Теперь наступила очередь Пэна возмущаться закулисными действиями Председателя. Он-то написал ему конфиденциальное письмо, ни в коем случае не предназначавшееся для всеобщего обсуждения. Поэтому и не всегда стеснялся в выражениях. И вот теперь о его «бестактности» должны были узнать все! Еще утром 17 июля его ближайший сотрудник, начальник Генерального штаба НОАК генерал Хуан Кэчэн, которому Пэн сам показал письмо, выразил озабоченность по поводу «резкого стиля» «командующего» (так тогда все звали Пэна), но, подумав, добавил: «Впрочем, с Председателем вас связывают долгие годы совместной борьбы, так что вы, должно быть, хорошо понимаете друг друга»282.

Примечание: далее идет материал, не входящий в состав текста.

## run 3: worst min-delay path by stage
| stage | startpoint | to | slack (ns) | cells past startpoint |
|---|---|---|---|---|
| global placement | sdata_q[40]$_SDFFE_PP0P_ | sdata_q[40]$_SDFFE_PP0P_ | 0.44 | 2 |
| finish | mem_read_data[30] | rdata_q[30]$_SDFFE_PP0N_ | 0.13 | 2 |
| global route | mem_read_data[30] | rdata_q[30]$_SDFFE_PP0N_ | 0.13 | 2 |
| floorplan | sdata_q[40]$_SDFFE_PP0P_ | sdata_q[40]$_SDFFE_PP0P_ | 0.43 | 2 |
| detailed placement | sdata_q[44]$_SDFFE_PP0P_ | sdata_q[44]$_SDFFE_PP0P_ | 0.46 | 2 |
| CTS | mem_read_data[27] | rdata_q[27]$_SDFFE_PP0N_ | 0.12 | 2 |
`src/rtl/water_flow_monitor.sv`:
```
// water_flow_monitor
// Watches the drum water level over fixed windows and raises a sticky fault
// when the level fails to move in the commanded direction (fill or drain) for
// MAX_STRIKES consecutive windows.
//
// Ports:
//   clk                 system clock, rising edge
//   reset               synchronous active-high reset
//   water_flow_reset    1 = monitor disabled and cleared, 0 = running
//   water_flow_mode     1 = filling, 0 = draining
//   water_level_sensor  current drum level (10 bits)
//   water_flow_error    registered sticky fault flag
//   fault_mode          mode latched at fault (1 = fill, 0 = drain)
//   monitor_active      1 while monitoring or faulted
//
// state   | meaning
// --------+---------------------------------------------------------
// IDLE    | disabled; waits for water_flow_reset = 0 to capture
// MONITOR | counting window cycles, evaluating progress per window
// FAULT   | fault raised; everything frozen until cleared
module water_flow_monitor #(
    parameter int WINDOW_CYCLES = 1000,
    parameter int MIN_DELTA     = 4,
    parameter int MAX_STRIKES   = 3,
    parameter int FULL_LEVEL    = 1000
) (
    input  logic       clk,
    input  logic       reset,
    input  logic       water_flow_reset,
    input  logic       water_flow_mode,
    input  logic [9:0] water_level_sensor,
    output logic       water_flow_error,
    output logic       fault_mode,
    output logic       monitor_active
);

    typedef enum logic [1:0] {
        IDLE    = 2'd0,
        MONITOR = 2'd1,
        FAULT   = 2'd2
    } state_t;

    localparam logic [15:0] WIN_LAST  = 16'(WINDOW_CYCLES - 1);
    localparam logic [10:0] DELTA_W   = 11'(MIN_DELTA);
    localparam logic [10:0] FULL_W    = 11'(FULL_LEVEL);
    localparam logic [3:0]  STRIKES_W = 4'(MAX_STRIKES);

    state_t      state_q, state_d;
    logic [9:0]  baseline_q, baseline_d;
    logic        mode_q, mode_d;
    logic [15:0] window_cnt_q, window_cnt_d;
    logic [3:0]  strikes_q, strikes_d;
    logic        error_q, error_d;
    logic        fault_mode_q, fault_mode_d;
    logic        active_q, active_d;

    // Progress terms use 11 bits so baseline + delta cannot wrap near full scale.
    logic [10:0] sensor_w, baseline_w;
    logic        fill_progress, drain_progress, progress;
    logic [3:0]  strikes_inc;

    always_comb begin
        sensor_w       = {1'b0, water_level_sensor};
        baseline_w     = {1'b0, baseline_q};
        fill_progress  = (sensor_w >= baseline_w + DELTA_W) || (sensor_w >= FULL_W);
        drain_progress = (sensor_w + DELTA_W <= baseline_w) || (water_level_sensor == 10'd0);
        progress       = mode_q ? fill_progress : drain_progress;
        strikes_inc    = strikes_q + 4'd1;
    end

    always_comb begin
        state_d      = state_q;
        baseline_d   = baseline_q;
        mode_d       = mode_q;
        window_cnt_d = window_cnt_q;
        strikes_d    = strikes_q;

        // Mode is only looked at when water_flow_reset is low, so an X on it
        // during reset never reaches a register.
        if (water_flow_reset) begin
            state_d      = IDLE;
            baseline_d   = '0;
            mode_d       = 1'b0;
            window_cnt_d = '0;
            strikes_d    = '0;
        end else begin
            unique case (state_q)
                IDLE: begin
                    state_d      = MONITOR;
                    baseline_d   = water_level_sensor;
                    mode_d       = water_flow_mode;
                    window_cnt_d = '0;
                    strikes_d    = '0;
                end
                MONITOR: begin
                    if (water_flow_mode != mode_q) begin
                        // Direction changed: restart as a fresh capture.
                        baseline_d   = water_level_sensor;
                        mode_d       = water_flow_mode;
                        window_cnt_d = '0;
                        strikes_d    = '0;
                    end else if (window_cnt_q == WIN_LAST) begin
                        window_cnt_d = '0;
                        baseline_d   = water_level_sensor;
                        if (progress) begin
                            strikes_d = '0;
                        end else begin
                            strikes_d = strikes_inc;
                            if (strikes_inc == STRIKES_W) begin
                                state_d = FAULT;
                            end
                        end
                    end else begin
                        window_cnt_d = window_cnt_q + 16'd1;
                    end
                end
                FAULT: begin
                    state_d = FAULT;
                end
                default: begin
                    state_d = IDLE;
                end
            endcase
        end

        // Outputs follow the next state so they change on the same edge.
        error_d      = (state_d == FAULT);
        fault_mode_d = (state_d == FAULT) ? mode_d : 1'b0;
        active_d     = (state_d != IDLE);
    end

    always_ff @(posedge clk) begin
        if (reset) begin
            state_q      <= IDLE;
            baseline_q   <= '0;
            mode_q       <= 1'b0;
            window_cnt_q <= '0;
            strikes_q    <= '0;
            error_q      <= 1'b0;
            fault_mode_q <= 1'b0;
            active_q     <= 1'b0;
        end else begin
            state_q      <= state_d;
            baseline_q   <= baseline_d;
            mode_q       <= mode_d;
            window_cnt_q <= window_cnt_d;
            strikes_q    <= strikes_d;
            error_q      <= error_d;
            fault_mode_q <= fault_mode_d;
            active_q     <= active_d;
        end
    end

    assign water_flow_error = error_q;
    assign fault_mode       = fault_mode_q;
    assign monitor_active   = active_q;

endmodule

```
**config.mk**
```make
export PLATFORM = sky130hd
export DESIGN_NAME = frame_parser_p
export DESIGN_NICKNAME = d
export VERILOG_FILES = /design/src/rtl/frame_parser_p.sv
export SDC_FILE = /design/constraint.sdc
export NUM_CORES = 1
export LEC_CHECK = 0
export BUFFER_PORTS_ARGS = -buffer_cell sky130_fd_sc_hd__buf_2
export CAP_MARGIN = 40
export CORE_MARGIN = 8
export CORE_UTILIZATION = 25
export CTS_BUF_LIST = sky130_fd_sc_hd__clkbuf_2
export DETAILED_ROUTE_END_ITERATION = 6
export HOLD_SLACK_MARGIN = 0.08
export PLACE_DENSITY = 0.5
export RECOVER_POWER = 50
export SYNTH_ARGS = -nofsm -noshare
export SYNTH_HDL_FRONTEND = slang
export SYNTH_SLANG_ARGS = --single-unit
export TNS_END_PERCENT = 10
```
**constraint.sdc**
```tcl
create_clock -name clk_in -period 7.3 [get_ports clk_in]
set_clock_uncertainty 0.15 [all_clocks]
set_input_delay 0.73 -clock clk_in [delete_from_list [all_inputs] [get_ports clk_in]]
set_output_delay 0.73 -clock clk_in [all_outputs]
set_load 0.03 [all_outputs]
```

Как бы не так! Годы партизанского «братства» давно миновали (да и было ли оно, это «братство»?). Надо было готовиться к самому худшему.

18 июля, несмотря на протесты Пэна, потребовавшего от канцелярии ЦК изъять экземпляры письма, «написанного второпях», участники совещания начали обсуждать его послание Председателю. И подавляющее большинство, разумеется, с пеной у рта стало обвинять незадачливого «командующего» во всех смертных грехах. Настроение «великого кормчего» всем было понятно.

Кое-кто, правда, выразил Пэн Дэхуаю поддержку. Это были первый секретарь хунаньского комитета партии Чжоу Сяочжоу, бывший Генеральный секретарь ЦК компартии Ло Фу, выполнявший в то время функции заместителя министра иностранных дел, Хуан Кэчэн, а также новый секретарь Председателя Ли Жуй. Их тут же вместе с Пэном зачислили в «антипартийную группу», и утром 23 июля Мао, по его собственным словам, «поддал жару», объявив, что всю жизнь следовал принципу: «Если меня затрагивали, я отвечал тем же, если меня трогали первого, я давал сдачи».

вернуться

134

Чан Кайши.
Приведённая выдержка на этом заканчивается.